No grand gestures are needed; a simple “thank you” will suffice when he surprises you with a washed, dried and folded load of laundry. Or leave a romantic or spicy thank-you note in his shirt pocket to find at work. Then throw on a white tank top and shorts to wash his car in appreciation for all his help this week.
Talking and Tension
Conflict isn’t always a negative in a relationship. Disagreements are bound to happen when you live in close quarters, but it’s how you communicate with each other and resolve problems that will help to determine the level of satisfaction in your relationship — and just how hot you can keep the fire burning.
Lingering resentments and unresolved conflict can impede passion, so keep the lines of communication open, sharing your wants, needs and concerns with your partner as they arise. Be a good listener so your partner can do the same, biting your tongue when expletives and name-calling tickle your tongue and focusing on bettering the relationship, rather than winning the argument, to avoid fire-dousing conflict.
On issues where there seems to be no accord, agree to disagree and find a compromise instead, recommends the article from the UT Counseling and Mental Health Center.
Between a full-time career, washing the dishes and the floors and caring for the youngsters every day, it might seem like you haven’t time for anything else. However, you and your partner need time to reconnect and remember the characteristics and personality quirks that drew you to your partner in the beginning.

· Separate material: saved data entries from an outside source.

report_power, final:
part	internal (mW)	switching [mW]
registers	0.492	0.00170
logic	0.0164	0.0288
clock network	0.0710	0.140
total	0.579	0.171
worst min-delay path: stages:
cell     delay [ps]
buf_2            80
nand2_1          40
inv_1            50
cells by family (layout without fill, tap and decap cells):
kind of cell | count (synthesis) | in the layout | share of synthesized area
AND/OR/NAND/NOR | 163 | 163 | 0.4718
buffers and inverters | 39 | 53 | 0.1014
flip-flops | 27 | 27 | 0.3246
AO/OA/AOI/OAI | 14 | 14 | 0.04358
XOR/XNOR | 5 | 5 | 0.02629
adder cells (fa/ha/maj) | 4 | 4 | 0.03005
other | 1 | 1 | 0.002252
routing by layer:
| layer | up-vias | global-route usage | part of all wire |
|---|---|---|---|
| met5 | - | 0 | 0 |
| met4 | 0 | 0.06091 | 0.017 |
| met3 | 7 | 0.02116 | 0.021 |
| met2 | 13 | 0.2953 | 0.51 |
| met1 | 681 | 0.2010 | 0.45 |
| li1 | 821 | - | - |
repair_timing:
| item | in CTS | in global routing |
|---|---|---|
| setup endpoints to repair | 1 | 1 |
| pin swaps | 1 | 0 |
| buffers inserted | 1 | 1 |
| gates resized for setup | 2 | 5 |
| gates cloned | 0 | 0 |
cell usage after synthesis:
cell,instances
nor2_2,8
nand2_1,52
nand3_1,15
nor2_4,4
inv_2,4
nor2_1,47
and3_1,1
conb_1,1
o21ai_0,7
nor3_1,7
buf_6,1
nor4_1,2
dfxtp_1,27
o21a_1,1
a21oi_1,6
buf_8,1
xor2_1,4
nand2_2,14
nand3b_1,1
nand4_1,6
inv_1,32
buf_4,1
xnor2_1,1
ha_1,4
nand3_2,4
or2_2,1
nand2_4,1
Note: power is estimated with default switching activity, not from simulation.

Commit to a date night each week, or if shift work and other commitments make a standing date night improbable, agree to find at least four days each month to spend together. You can go to dinner, play mini-golf or go scuba diving.
Take a cooking class, learn horseback riding or enroll in a yoga program; the particular plans aren’t important as long as you’re doing it together.
When the relationship began, you were lucky if you remembered to come up for air. As you settle into the relationship, the intense passion period may pass, but that only means you now have the time — and presence of mind — to plan your romantic adventures. You don’t need a ceiling-suspended swing, torture equipment or extra participants to ignite a dwindling flame in your romantic relationship.
Book a hotel for the night, where you can enjoy each other without worrying about waking the kids, slip in a morning shower together, share your fantasies in a bubble bath or pick up a book to find activities outside of your regular sexual repertoire.
Incorporate touch into your daily activities, holding hands on your shopping trip, hugging your partner when he comes in the door and stealing kisses while you prepare dinner together to affirm the mutual attraction that remains present.